Solving rectangular plates vibrations wave equation

Question

I am a new Mathematica user (about 6 month) and I am trying to solve the wave equation for a rectangulare plate (not an elastic mebrane). I read some papers about this subject and my code structure is inspired by the 1D wave equation code found in the Wolfram's help sheets. Unfortunately, I have got the following message : Equation or list of equations expected instead of True in the first argument. Here is the theory I used to write my code :

ClearAll["Global`*"];
Ey = 2.078 10^11 ;(* N/m^2 *)
\[Nu] = 0.317756 ;(* unitless *)
\[CurlyRho]d = 8166; (* kg/m^3 *)
h = 10^-3;
Df = (Ey h^3)/(12 (1 - \[Nu]^2));
eqn = {D[w[x, y, t], {x, 4}] + 2 D[w[x, y, t], {x, 2}, {y, 2}] + 
    D[w[x, y, t], {y, 4}] + (\[CurlyRho]d h)/
     Df D[w[x, y, t], {t, 2}] == 0}
(* Initial conditions *)
ic = {w[x, y, 0] == Sin[m x ] Sin[n y], 
   D[w[x, y, 0], {t, 1}] == 
    0}; (* Sin[mx]Sin[n y] plate's initial vibration is sinusoidal \
waves in x and y *)
(* m and n are integers *)
(* Boundary conditions *)
bc1 = {Derivative[2, 0, 0][w][0, y, t] == 0, 
   Derivative[3, 0, 0][w][0, y, t] == 0, 
   Derivative[2, 0, 0][w][a, y, t] == 0, 
   Derivative[3, 0, 0][w][a, y, t] == 0};
bc2 = {Derivative[0, 2, 0][w][x, 0, t] == 0, 
   Derivative[x, 3, 0][w][0, y, t] == 0, 
   Derivative[0, 2, 0][w][x, b, t] == 0, 
   Derivative[0, 3, 0][w][x, b, t] == 0};
symbsol = 
 DSolve[{eqn, bc1, bc2, ic}, w, {x, y, t}, 
  Assumptions -> Element[{m, n}, Integers]]

Answer 1

In ic, the expression D[w[x,y,0],{t,1}]==0 is simply True because w[x,y,0] is not a function of t. You need to take the derivative w.r.t. t first, and then evaluate at 0, like so

(D[w[x,y,t],{t,1}]/.t->0)==0

In bc2, you're taking the $x$th derivative w.r.t. 0, presumably that should be the 0th derivative w.r.t. $x$.

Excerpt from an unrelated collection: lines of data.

$ cat src/rtl/wb_timeout_bridge.sv
// Registered Wishbone bridge that ends any access the slave never acks with an error.
// Optional status counters are enabled with `define WB_TIMEOUT_STATUS_EN.
module wb_timeout_bridge #(
  parameter int unsigned TIMEOUT_CYCLES = 255,
  parameter logic [31:0] ERR_DATA       = 32'hDEADBEEF
) (
  input  logic        clk,
  input  logic        rst,
  input  logic [31:0] m_adr_i,
  input  logic [31:0] m_dat_i,
  output logic [31:0] m_dat_o,
  input  logic        m_we_i,
  input  logic [3:0]  m_sel_i,
  input  logic        m_stb_i,
  input  logic        m_cyc_i,
  output logic        m_ack_o,
  output logic        m_err_o,
  output logic [31:0] s_adr_o,
  output logic [31:0] s_dat_o,
  input  logic [31:0] s_dat_i,
  output logic        s_we_o,
  output logic [3:0]  s_sel_o,
  output logic        s_stb_o,
  output logic        s_cyc_o,
  input  logic        s_ack_i,
  output logic [15:0] to_count_o,
  output logic [31:0] to_last_adr_o
);

  localparam int unsigned   TW    = $clog2(TIMEOUT_CYCLES + 1);
  localparam logic [TW-1:0] TLAST = TW'(TIMEOUT_CYCLES - 1);

  typedef enum logic [1:0] {IDLE, BUSY, RESP} state_e;

  state_e          state_q, state_d;
  logic [31:0]     adr_q, adr_d, dat_q, dat_d, rdat_q, rdat_d;
  logic            we_q, we_d, err_q, err_d;
  logic [3:0]      sel_q, sel_d;
  logic [TW-1:0]   timer_q, timer_d;
  logic            timer_last;
  logic            to_hit;

  assign timer_last = (timer_q == TLAST);
  // A real timeout only: master still present and the slave did not ack this cycle.
  assign to_hit     = (state_q == BUSY) && m_cyc_i && !s_ack_i && timer_last;

  always_ff @(posedge clk) begin
    if (rst) state_q <= IDLE;
    else     state_q <= state_d;
  end

  always_comb begin
    state_d = state_q;
    case (state_q)
      IDLE: if (m_cyc_i && m_stb_i) state_d = BUSY;
      BUSY: begin
        if (!m_cyc_i)                   state_d = IDLE;
        else if (s_ack_i || timer_last) state_d = RESP;
      end
      RESP:    state_d = IDLE;
      default: state_d = IDLE;
    endcase
  end

  always_comb begin
    s_cyc_o = (state_q == BUSY);
    s_stb_o = (state_q == BUSY);
    m_ack_o = (state_q == RESP) && !err_q;
    m_err_o = (state_q == RESP) && err_q;
  end

  always_comb begin
    adr_d   = adr_q;
    dat_d   = dat_q;
    we_d    = we_q;
    sel_d   = sel_q;
    rdat_d  = rdat_q;
    err_d   = err_q;
    timer_d = timer_q;
    case (state_q)
      IDLE: begin
        if (m_cyc_i && m_stb_i) begin
          adr_d   = m_adr_i;
          dat_d   = m_dat_i;
          we_d    = m_we_i;
          sel_d   = m_sel_i;
          timer_d = '0;
        end
      end
      BUSY: begin
        timer_d = timer_q + TW'(1);
        if (m_cyc_i && s_ack_i) begin
          rdat_d = s_dat_i;
          err_d  = 1'b0;
        end else if (to_hit) begin
          rdat_d = ERR_DATA;
          err_d  = 1'b1;
        end
      end
      default: ;
    endcase
  end

  always_ff @(posedge clk) begin
    if (rst) begin
      adr_q   <= '0;
      dat_q   <= '0;
      we_q    <= 1'b0;
      sel_q   <= '0;
      rdat_q  <= '0;
      err_q   <= 1'b0;
      timer_q <= '0;
    end else begin
      adr_q   <= adr_d;
      dat_q   <= dat_d;
      we_q    <= we_d;
      sel_q   <= sel_d;
      rdat_q  <= rdat_d;
      err_q   <= err_d;
      timer_q <= timer_d;
    end
  end

  assign s_adr_o = adr_q;
  assign s_dat_o = dat_q;
  assign s_we_o  = we_q;
  assign s_sel_o = sel_q;
  assign m_dat_o = rdat_q;

`ifdef WB_TIMEOUT_STATUS_EN
  logic [15:0] to_count_q, to_count_d;
  logic [31:0] to_last_q, to_last_d;

  always_comb begin
    to_count_d = to_count_q;
    to_last_d  = to_last_q;
    if (to_hit) begin
      to_last_d = adr_q;
      if (to_count_q != 16'hFFFF) to_count_d = to_count_q + 16'd1;
    end
  end

  always_ff @(posedge clk) begin
    if (rst) begin
      to_count_q <= '0;
      to_last_q  <= '0;
    end else begin
      to_count_q <= to_count_d;
      to_last_q  <= to_last_d;
    end
  end

  assign to_count_o    = to_count_q;
  assign to_last_adr_o = to_last_q;
`else
  assign to_count_o    = 16'h0000;
  assign to_last_adr_o = 32'h0000_0000;
`endif

endmodule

Alas, Mathematica doesn't find a solution when I try with these changes. Trying an NDSolve with particular values for a, b might be helpful. I'm not the best at pde solving, but I might take some time to coax Mathematica into a solution (I thought rectangular plates had a solution in Fourier series).

Answer 2

Try this. Used Derivative instead. Also Rationlizing numbers helps a little. But DSolve still can't solve it.

ClearAll["Global`*"];
Ey = SetPrecision[2.078*10^11, Infinity];(*N/m^2*)
ν = Rationalize[0.317756];(*unitless*)
ϱd = 8166;(*kg/m^3*)
h =1/1000;
Df = (Ey h^3)/(12 (1 - ν^2));
eqn = {D[w[x, y, t], {x, 4}] + 2 D[w[x, y, t], {x, 2}, {y, 2}] + 
     D[w[x, y, t], {y, 4}] + (ϱd h)/Df D[w[x, y, t], {t, 2}] == 0};
ic = {w[x, y, 0] == Sin[m x] Sin[n y], Derivative[0, 0, 1][w][x, y, 0] == 0};
(Sin[m x]Sin[n y] plate's initial vibration is sinusoidal waves in x 

and y)(m and n are integers)(BC=plate is fully simply supported)
bc1 = {w[0, y, t] == 0, 
       Derivative[2, 0, 0][w][0, y, t] == 0, 
       w[a, y, t] == 0, 
       Derivative[2, 0, 0][w][a, y, t] == 0};
bc2 = {w[x, 0, t] == 0, 
       Derivative[0, 2, 0][w][x, 0, t] == 0, 
       w[x, b, t] == 0, 
       Derivative[0, 2, 0][w][x, b, t] == 0};
symbsol = DSolve[{eqn, ic, bc1, bc2}, w, {x, y, t}]

But DSolve can't solve it.

May be because you still have inconsistent B.C./I.C. ? or may because DSolve does not have template for it.

NDSolve solves it, but gives the above warning.

a = 1; b = 1; m = 1; n = 2;
numsol = NDSolve[{eqn, ic, bc1, bc2}, w, {x, 0, a}, {y, 0, b}, {t, 0, 1}, 
  Method -> {"StiffnessSwitching"}, MaxSteps -> 10^6]

 Plot3D[Evaluate[w[x, y, 0] /. numsol], {x, 0, a}, {y, 0, b}]

May be more refined NDSolve options are needed.